As for extending the JPA datamodel, what you could do is write a new JPA 
Connections Provider and plug that in.  See connections/jpa.  I'm not 
sure how you would handle the liquibase db migration.

On 11/4/2015 6:03 AM, Erik Mulder wrote:
> Hi everybody,
>
> Quick intro: I’m part of a development team in The Netherlands that is
> building a company-wide SSO solution. We’ve chosen KeyCloak to realize
> this and will use OpenID Connect to secure our REST services. It’s a
> great product and seems to be the only one having both support for all
> kinds of security standards and a model and GUI for users and roles.

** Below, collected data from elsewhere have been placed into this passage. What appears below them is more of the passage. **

===== config.mk =====
export PLATFORM = sky130hd
export DESIGN_NAME = sector_reader
export DESIGN_NICKNAME = d
export VERILOG_FILES = /design/src/rtl/sector_pkg.sv /design/src/rtl/sector_ram.sv /design/src/rtl/sector_reader.sv
export SDC_FILE = /design/constraint.sdc
export NUM_CORES = 2
export LEC_CHECK = 0
export CAP_MARGIN = 20
export CORE_MARGIN = 5
export CORE_UTILIZATION = 25
export CTS_CLUSTER_SIZE = 10
export DETAILED_ROUTE_END_ITERATION = 8
export GPL_ROUTABILITY_DRIVEN = 1
export HOLD_SLACK_MARGIN = 0.05
export PLACE_DENSITY = 0.39
export SLEW_MARGIN = 10
export SYNTH_ARGS = -nofsm -noshare
export SYNTH_HDL_FRONTEND = slang
export SYNTH_SLANG_ARGS = --single-unit
export TNS_END_PERCENT = 100

===== constraint.sdc =====
create_clock -name clk_i -period 3.1 [get_ports clk_i]
set_input_delay 0.465 -clock clk_i [delete_from_list [all_inputs] [get_ports clk_i]]
set_output_delay 0.465 -clock clk_i [all_outputs]
set_load 0.02 [all_outputs]

===== src/rtl/sector_pkg.sv =====
// Shared definitions for the sector reader: sector geometry and FSM state encoding.
package sector_pkg;

   localparam int SECTOR_BYTES = 512;
   localparam int SD_IDX_W     = 9;

   typedef enum logic [1:0] {
      IDLE,
      REQ,
      FILL,
      STREAM
   } sector_state_t;

endpackage
**src/rtl/serial_tx_fifo.sv**
```systemverilog
// rtl/serial_tx_fifo.sv - word FIFO feeding an asynchronous-serial transmitter
// Frames go out back-to-back (start, data LSB-first, optional parity, stop bits) while the FIFO holds words.
module serial_tx_fifo #(
   parameter int DATA_WIDTH   = 32,
   parameter int CLKS_PER_BIT = 16,
   parameter int PARITY       = 0,
   parameter int STOP_BITS    = 1,
   parameter int DEPTH        = 4
) (
   input  logic                           clk,
   input  logic                           reset,
   input  logic                           in_valid,
   input  logic [DATA_WIDTH-1:0]          in_data,
   output logic                           in_ready,
   output logic                           tx,
   output logic                           busy,
   output logic [$clog2(DEPTH+1)-1:0]     fifo_count
);

   localparam int   AW      = $clog2(DEPTH);
   localparam int   NW      = $clog2(DEPTH + 1);
   localparam int   CW      = (CLKS_PER_BIT > 1) ? $clog2(CLKS_PER_BIT) : 1;
   localparam int   BW      = $clog2(DATA_WIDTH + 1);
   localparam logic PAR_ODD = 1'(PARITY == 2);

   typedef enum logic [2:0] {S_IDLE, S_START, S_DATA, S_PARITY, S_STOP} state_t;

   logic [DATA_WIDTH-1:0] mem [DEPTH];
   logic [AW-1:0]         wr_ptr, rd_ptr;
   logic [NW-1:0]         count;
   logic [DATA_WIDTH-1:0] head;
   logic                  push, pop, fifo_empty;

   state_t                state, state_next;
   logic [CW-1:0]         baud_cnt, baud_next;
   logic [BW-1:0]         bit_cnt, bit_next;
   logic [DATA_WIDTH-1:0] shift_reg, shift_next;
   logic                  par_bit, par_next;
   logic                  tx_reg, tx_next;
   logic                  bit_end, last_data, last_stop, load;

   // A full FIFO refuses pushes even when a pop happens in the same cycle.
   assign in_ready   = (count != NW'(DEPTH));
   assign push       = in_valid && in_ready;
   assign fifo_empty = (count == '0);
   assign head       = mem[rd_ptr];
   assign fifo_count = count;

   always_ff @(posedge clk) begin
      if (push) begin
         mem[wr_ptr] <= in_data;
      end
   end

   always_ff @(posedge clk or posedge reset) begin
      if (reset) begin
         wr_ptr <= '0;
         rd_ptr <= '0;
         count  <= '0;
      end else begin
         if (push) begin
            wr_ptr <= wr_ptr + AW'(1);
         end
         if (pop) begin
            rd_ptr <= rd_ptr + AW'(1);
         end
         case ({push, pop})
            2'b10:   count <= count + NW'(1);
            2'b01:   count <= count - NW'(1);
            default: count <= count;
         endcase
      end
   end

   assign bit_end   = (baud_cnt == CW'(CLKS_PER_BIT - 1));
   assign last_data = (bit_cnt == BW'(DATA_WIDTH - 1));
   assign last_stop = (bit_cnt == BW'(STOP_BITS - 1));

   always_ff @(posedge clk or posedge reset) begin
      if (reset) begin
         state     <= S_IDLE;
         baud_cnt  <= '0;
         bit_cnt   <= '0;
         shift_reg <= '0;
         par_bit   <= 1'b0;
         tx_reg    <= 1'b1;
      end else begin
         state     <= state_next;
         baud_cnt  <= baud_next;
         bit_cnt   <= bit_next;
         shift_reg <= shift_next;
         par_bit   <= par_next;
         tx_reg    <= tx_next;
      end
   end

   always_comb begin
      state_next = state;
      case (state)
         S_IDLE: begin
            if (!fifo_empty) state_next = S_START;
         end
         S_START: begin
            if (bit_end) state_next = S_DATA;
         end
         S_DATA: begin
            if (bit_end && last_data) state_next = (PARITY != 0) ? S_PARITY : S_STOP;
         end
         S_PARITY: begin
            if (bit_end) state_next = S_STOP;
         end
         S_STOP: begin
            if (bit_end && last_stop) state_next = fifo_empty ? S_IDLE : S_START;
         end
         default: state_next = S_IDLE;
      endcase
   end

   // tx is registered, so each branch sets the level for the bit that starts at this edge.
   always_comb begin
      load       = ((state == S_IDLE) || (state == S_STOP)) && (state_next == S_START);
      pop        = load;
      tx_next    = tx_reg;
      shift_next = shift_reg;
      par_next   = par_bit;
      bit_next   = bit_cnt;
      baud_next  = (bit_end || state == S_IDLE) ? '0 : baud_cnt + CW'(1);
      case (state)
         S_START: begin
            if (bit_end) begin
               tx_next    = shift_reg[0];
               shift_next = shift_reg >> 1;
               bit_next   = '0;
            end
         end
         S_DATA: begin
            if (bit_end) begin
               if (last_data) begin
                  tx_next  = (PARITY != 0) ? par_bit : 1'b1;
                  bit_next = '0;
               end else begin
                  tx_next    = shift_reg[0];
                  shift_next = shift_reg >> 1;
                  bit_next   = bit_cnt + BW'(1);
               end
            end
         end
         S_PARITY: begin
            if (bit_end) begin
               tx_next  = 1'b1;
               bit_next = '0;
            end
         end
         S_STOP: begin
            if (bit_end && !last_stop) begin
               bit_next = bit_cnt + BW'(1);
            end else if (bit_end) begin
               tx_next = 1'b1;
            end
         end
         default: begin
         end
      endcase
      if (load) begin
         shift_next = head;
         par_next   = (^head) ^ PAR_ODD;
         tx_next    = 1'b0;
         bit_next   = '0;
      end
   end

   assign tx   = tx_reg;
   assign busy = (state != S_IDLE) || !fifo_empty;

endmodule

```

> Thanks for creating it! J
>
> (if this should be asked instead on the users mailing list, please
> correct me and I’ll post it there)
>
> So far, so good, but we have some extra requirements that do not fit
> into the base KeyCloak data model. See below for details if you’re
> interested. My question is: what is the preferred way / best practice to
> extend the functionality of KeyCloak while keeping the impact on the
> original sources to a minimum? Of course we could just fork the most
> recent version and start hacking away, but we’d like to be able to
> upgrade to newer versions of KeyCloak without too much hassle.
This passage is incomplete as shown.